Line Out to the Rescue?

If you have done some research on your IPod or other portable device, you may have come across the concept of a Line Out jack. For example, Apple has provided such a feature on the IPod product line. There is no plug for it, rather, you access it through the dock connector. Some portable media players even expose the line out jack, making it easy.

The good news is that Line Out jacks to sound better than headphone jacks for connecting to a stereo. First off, the line out jack addresses the impedance mismatch. And depending on your specific unit, it usually bypasses the headphone amplifier completely, thereby taking the noise, impedance and tone coloration out of the equation.

The bad news is that the Line Out jack on most portable media devices does not solve the output signal level.

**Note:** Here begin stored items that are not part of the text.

`src/rtl/grostl_pkg.sv`:
```
// Shared types and the Grostl/AES S-box table for the SubBytes scheduler.
package grostl_pkg;

  typedef logic [0:7][0:7][7:0] grostl_state_t;

  typedef enum logic [1:0] {
    ST_IDLE,
    ST_RUN,
    ST_DONE
  } grostl_sched_state_t;

  // Entry 0 sits in the most significant byte, so SBOX[x] is S(x).
  localparam logic [0:255][7:0] SBOX = {
    128'h637c777bf26b6fc53001672bfed7ab76,
    128'hca82c97dfa5947f0add4a2af9ca472c0,
    128'hb7fd9326363ff7cc34a5e5f171d83115,
    128'h04c723c31896059a071280e2eb27b275,
    128'h09832c1a1b6e5aa0523bd6b329e32f84,
    128'h53d100ed20fcb15b6acbbe394a4c58cf,
    128'hd0efaafb434d338545f9027f503c9fa8,
    128'h51a3408f929d38f5bcb6da2110fff3d2,
    128'hcd0c13ec5f974417c4a77e3d645d1973,
    128'h60814fdc222a908846eeb814de5e0bdb,
    128'he0323a0a4906245cc2d3ac629195e479,
    128'he7c8376d8dd54ea96c56f4ea657aae08,
    128'hba78252e1ca6b4c6e8dd741f4bbd8b8a,
    128'h703eb5664803f60e613557b986c11d9e,
    128'he1f8981169d98e949b1e87e9ce5528df,
    128'h8ca1890dbfe6426841992d0fb054bb16
  };

endpackage

```
`src/rtl/grostl_sbox_lut.sv`:
```
// One combinational S-box lane.
module grostl_sbox_lut
  import grostl_pkg::*;
(
  input  logic [7:0] a,
  output logic [7:0] y
);

  assign y = SBOX[a];

endmodule

```
`src/rtl/grostl_sbox_sched.sv`:
```
// Time-multiplexed SubBytes over the 8x8 Grostl state using NSBOX shared lanes.
module grostl_sbox_sched
  import grostl_pkg::*;
#(
  parameter int NSBOX = 8
) (
  input  logic          clk,
  input  logic          rst_n,
  input  logic          in_valid,
  output logic          in_ready,
  input  grostl_state_t din,
  output logic          out_valid,
  input  logic          out_ready,
  output grostl_state_t dout,
  output logic          busy,
  output logic          trig
);

  localparam int NGROUP = 64 / NSBOX;
  localparam int GW     = (NGROUP > 1) ? $clog2(NGROUP) : 1;
  localparam logic [GW-1:0] GLAST = GW'(NGROUP - 1);

  grostl_sched_state_t state_p0, state_d;
  logic [GW-1:0]       g_p0;
  grostl_state_t       mat_p0;

  logic [7:0] lane_in  [NSBOX];
  logic [7:0] lane_out [NSBOX];
  logic [2:0] lane_row [NSBOX];
  logic [2:0] lane_col [NSBOX];

  // Flat byte i = g*NSBOX+k walks down columns: row = i%8, col = i/8.
  always_comb begin
    logic [5:0] idx;
    idx = '0;
    for (int k = 0; k < NSBOX; k++) begin
      idx         = 6'(int'(g_p0) * NSBOX + k);
      lane_row[k] = idx[2:0];
      lane_col[k] = idx[5:3];
      lane_in[k]  = mat_p0[idx[2:0]][idx[5:3]];
    end
  end

  for (genvar k = 0; k < NSBOX; k++) begin : g_lane
    grostl_sbox_lut u_lut (
      .a(lane_in[k]),
      .y(lane_out[k])
    );
  end

  always_comb begin
    state_d = state_p0;
    unique case (state_p0)
      ST_IDLE: if (in_valid)      state_d = ST_RUN;
      ST_RUN:  if (g_p0 == GLAST) state_d = ST_DONE;
      ST_DONE: if (out_ready)     state_d = ST_IDLE;
      default:                    state_d = ST_IDLE;
    endcase
  end

  // Working matrix is cleared on reset so an aborted run leaves nothing behind.
  always_ff @(posedge clk or negedge rst_n) begin
    if (!rst_n) begin
      state_p0 <= ST_IDLE;
      g_p0     <= '0;
      mat_p0   <= '0;
    end else begin
      state_p0 <= state_d;
      case (state_p0)
        ST_IDLE: begin
          if (in_valid) begin
            mat_p0 <= din;
            g_p0   <= '0;
          end
        end
        ST_RUN: begin
          for (int k = 0; k < NSBOX; k++)
            mat_p0[lane_row[k]][lane_col[k]] <= lane_out[k];
          g_p0 <= (g_p0 == GLAST) ? '0 : g_p0 + GW'(1);
        end
        default: ;
      endcase
    end
  end

  assign in_ready  = (state_p0 == ST_IDLE);
  assign busy      = (state_p0 == ST_RUN);
  assign out_valid = (state_p0 == ST_DONE);
  assign trig      = (state_p0 == ST_RUN) && (g_p0 == '0);
  assign dout      = mat_p0;

endmodule

```
`config.mk`:
```
export PLATFORM = sky130hd
export DESIGN_NAME = grostl_sbox_sched
export DESIGN_NICKNAME = d
export VERILOG_FILES = /design/src/rtl/grostl_pkg.sv /design/src/rtl/grostl_sbox_lut.sv /design/src/rtl/grostl_sbox_sched.sv
export SDC_FILE = /design/constraint.sdc
export NUM_CORES = 2
export LEC_CHECK = 0
export BUFFER_PORTS_ARGS = -buffer_cell sky130_fd_sc_hd__buf_2
export CORE_AREA = 2 2 398 400
export CTS_CLUSTER_DIAMETER = 30
export DETAILED_ROUTE_END_ITERATION = 8
export DIE_AREA = 0 0 400 402
export PLACE_DENSITY = 0.56
export SKIP_CTS_REPAIR_TIMING = 1
export SKIP_LAST_GASP = 1
export SLEW_MARGIN = 10
export SYNTH_ARGS = -nofsm -noshare
export SYNTH_HDL_FRONTEND = slang
export SYNTH_HIERARCHICAL = 1
export SYNTH_SLANG_ARGS = --single-unit
```
`constraint.sdc`:
```
create_clock -name clk -period 5.5 [get_ports clk]
set_input_delay 0.55 -clock clk [delete_from_list [all_inputs] [get_ports clk]]
set_output_delay 0.55 -clock clk [all_outputs]
set_load 0.03 [all_outputs]
```
==> metrics.csv <==
metric,value,unit
Ports,1032,
Die Height,402,um
vias in the first global route,64750,
WP data arrival,6.14,ns
maximum clock path buffer count,3,
Overflow after GRT,0,
worst hold path depth,3,
worst endpoint required time,6.18,ns
hold slack final,0.09280,ns
Seq cells post-synth,517,
Simple-Gate Fraction of Synth Area,0.1620,
final period utilization,0.9935,
Residual DRC,0,
Synth Area per Inst,8.339,um^2
Layout fillers,15750,
setup TNS,0,ns
CTS tree,yes,
net count after synthesis,7280,
DP Area,65740,um^2
Startpoint Class,flop,
mux share of post-synthesis cell area,0.1725,
Starting Density,0.3529,
remaining antenna violation count after routing,0,
pin count of the biggest net entering global routing,144,
root buffer cell,clkbuf_16,
layout cells sized above 1,0.3328,
largest family of logic cells by synthesized area,compound AO/OA/AOI/OAI gates,
sequential share of the synthesized area,0.2333,
post-synthesis adder-cell area fraction,0.02595,
clk sinks,517,
Die ar.,160800,um^2
skew final,0.04970,ns
Post-synth ARST share,1.000,
Hold EP,dout[184],
R2R Setup Slk,0.04,ns
first-pass GRT wire length,488.0,mm
endpoints failing hold,0,
fin area,71090,um^2
ys flop type,dfrtp_1,
Slew HR,0.2109,
total number of H-tree levels,4,
Vias,66960,
crit end category,flop,
antenna violations before repair,52,
crit-path cells,buf_12 -> buf_4 -> mux4_2 -> o21ai_2 -> buf_4 -> ha_1 -> nand2_1 -> nand2_1 -> a21oi_1 -> a221o_1 -> o221a_1 -> a211oi_1 -> buf_4 -> and3b_1 -> buf_4 -> a22oi_1 -> mux2i_1,
Vias/cell,6.744,
R2R Path End,dout[243],
Area Overhead vs Synth,28.22,%
share of the synthesized area in the top cell type,0.2333,
CP max stage cell,mux4_2,
Post-synth EDFFs,0,
Synth Area in Compound Gates,0.3053,
Post-Route WL,349.6,mm
"Slew Viols, Final",0,
most common cell in the netlist,dfrtp_1,
Final HPWL DP,258.1,mm
Reg area,12960,um^2
total CTS buffers,149,
Worst Setup Path Type,flop to flop,
Final #Nets,8341,
RSZ-0062 raised after global routing,false,
worst-path maximum fanout,28,
XOR/XNOR Fraction of Synth Area,0.001106,
DRT Pass-1 Iters,8,
Worst-Margin Slew,1.184,ns
most common library cells after synthesis,"dfrtp_1, o21ai_0, a21oi_1",
FF-to-FF path depth,17,
Clock Latency Late Sink,0.77,ns
Port Buffer Count,1031,
# Max-Cap Violations,0,
min-delay worst type,primary input to flop,
setup violators final,0,
Core Area,157100,um^2
# rows,146,
Synth area leaders,"dfrtp_1, mux4_2, mux2i_1",
reg-to-reg startpoint,g_p0[0],
Synth Warn #,6,
Max Fclk,183.0,MHz
most numerous cell on the critical path,buf_4,
final worst slack,0.03583,ns
Avg WL per Cell,35.21,um
RD Place Congestion,1.055,
Mapped Cells,6649,
fin crit period,5.464,ns
Total GRT Usage,0.4155,
synthesized area,55450,um^2
crit-path max cell delay,0.55,ns
Die Wd,400,um
initial DRC count,10090,
distinct cell type count after synthesis,94,
Clock transition at path regs,0.05,ns
Multi-input gate area,37570,um^2
Yosys top cell by area,dfrtp_1,
status,"complete, no violations",
setup slack at placement,0.3049,ns
hold path start,din[184],
cell usage in the layout, fill, tap and decap left out, types with 59 or more instances in the layout:
cell / count
a211oi_1: 84
a21oi_1: 443
a22o_1: 261
a22oi_1: 268
a311oi_1: 76
a31oi_1: 175
and3b_1: 64
buf_12: 71
buf_2: 1030
buf_4: 644
clkbuf_16: 151
dfrtp_1: 512
ha_1: 115
inv_1: 312
mux2_2: 192
mux2_4: 66
mux2i_1: 268
mux4_2: 164
nand2_1: 385
nand2b_1: 156
nand3_1: 188
nor2_1: 314
nor2b_1: 126
nor3_1: 181
o211ai_1: 66
o21ai_0: 383
o311ai_0: 59
flip-flops by register name, summed over array words and instances (netlist names):
name / cells
g_p0: 3
state_p0: 2
dout: 512
final cells by class:
type / instances / share of cell area
Multi-Input combinational cell: 4973 / 0.5284
Sequential cell: 517 / 0.1822
Timing Repair Buffer: 1747 / 0.1609
Clock buffer: 204 / 0.06045
Tap cell: 2072 / 0.03647
Inverter: 322 / 0.01700
Clock inverter: 68 / 0.01367
Antenna cell: 26 / 0.0009152
critical path: cells and delay by family, from the launching register on:
kind	cells	cell delay, ns
buffers and inverters	5	1.30
flip-flops	1	0.45
AO/OA/AOI/OAI	6	1.54
multiplexers	2	0.77
adder cells (fa/ha/maj)	1	0.44
AND/OR/NAND/NOR	3	0.84
cells by family after synthesis:
family,Yosys count
muxes,693
and+or+nand+nor,1742
xor gates and xnor gates,7
buffers and inverters,1160
adders and majority gates,115
AOI/OAI and AO/OA,2415
DFF,517
metrics by stage:
step                utilization  instances
floorplan                     -       6649
global placement         0.4185       9629
detailed placement       0.4185       9629
CTS                      0.4520       9901
global route             0.4523       9917
finish                   0.4525       9929
worst max-delay path by stage:
stage          startpoint   endpoint  slack [ns]  depth (start not counted)
3_5_place_dp      g_p0[0]  dout[294]        0.30                         18
5_1_grt           g_p0[0]  dout[243]        0.04                         17
6_report          g_p0[0]  dout[243]        0.04                         17
2_1_floorplan     g_p0[2]  dout[258]        0.25                         20
4_1_cts           g_p0[0]  dout[294]        0.26                         18
3_3_place_gp      g_p0[0]  dout[286]        0.12                         18
routing by layer:
layer  GRT usage  part of all wire
met4      0.2471             0.071
met3      0.1195              0.11
met5           0           0.00057
met1      0.5206              0.38
met2      0.6308              0.44
Power is left out: the tool's default activity adds up to more than one toggle a clock period on the data nets, which glitch-free logic cannot reach.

For example, the above tests showed us that on the Ipod, both the line out jack on the Apple Universal Dock and the Line out cables still put out a miserly signal of around 2 volts. So we still have that problem.

To address the line level problem, we'll need to use a preamplifier.

Build a Preamplifier and Be Amazed!

Here are two great Beavis HiFi preamplifier projects that solve all of the heaphone jack/impedance/line level problems. Warm up your soldering iron and take a look:

 

Accessing the IPod's Line Out Connectors

You could use Apple's Universal Dock product, after all on the back of the unit it has a jack labeled "Line Out". This does provide better sound, but you still have to turn your IPod all the way up, and then turn your stereo up.

As with the battery saving design of the IPod itself, the circuitry in the Universal Dock is designed to be powered by the IPod itself if no charging cable is connected. That means it uses almost the same circuitry as the IPod. In fact, if you open up the Universal Dock, you will find much of the same circuitry as exists inside the IPod: DAC chips and opamps for amplification. So to conserve power and to keep the output circuitry design consistent, the Line Out jack on the Universal Dock still puts out a power level around half as what is expected from Line Level devices.

LODs: Line Out Dock cables

This consists of an ipod dock connector spliced into a 3.5mm stereo jack. You can find these all day long on ebay and they average about 30 bucks. A typical one looks something like this. Here are a couple of things to look out for when buying a Line Out Dock cable:

  • A LOD should not cost more than around 30-40 dollars. They are usually handmade and from most vendors, represent good quality. The ones that are in the 50-100 dollar range and claim attributes like Solid Gold or Pure Copper are pure bling, nothing more.
  • Check that the LOD being sold actually works with your model ipod. Some will work with the ipod classic devices, but not with the newer iphone or itouch models.

Also note that that LOD's plug into your ipod's dock connector, but do not provide a USB port, so you won't be able to charge or sync your ipod while using an LOD.

Commercial Dock Connector

A commercial dock connector is a device that is mass-produced and can be bought from brick and mortar stores like best buy or directly from a company's website. One of my favorites is the SendStation PocketDock. I like the PocketDock because it is very well made, very compact, and provides access to the dock connector through the USB port for charging and syncing. Highly recommended.

Other solutions are typically marketed as A/V dock connectors. This is a dock connector wired to an array of plugs for hooking up to video component out or composite/s-video out. They also include a set of plugs for Line Out. An example of this product would be the RocketFish A/V Cable which consists of a dock connector attached to a gaggle of wires which terminate in jacks for video and line out. These are very flexible units, but aren't terribly compact.

DIY Solutions

There are a variety of companies who sell an array of parts that make it pretty darn easy make your own customized Line Out solution. Stay tuned for an article on how to do that!

Conclusion

So know we know why the headphone jack is great for headphones but lousy for stereo/hifi reproduction. We also know how to gain access to the ipod's line out jack. Hopefully this information will help your quest for the best-bang-for-the-buck ipod-based stereo.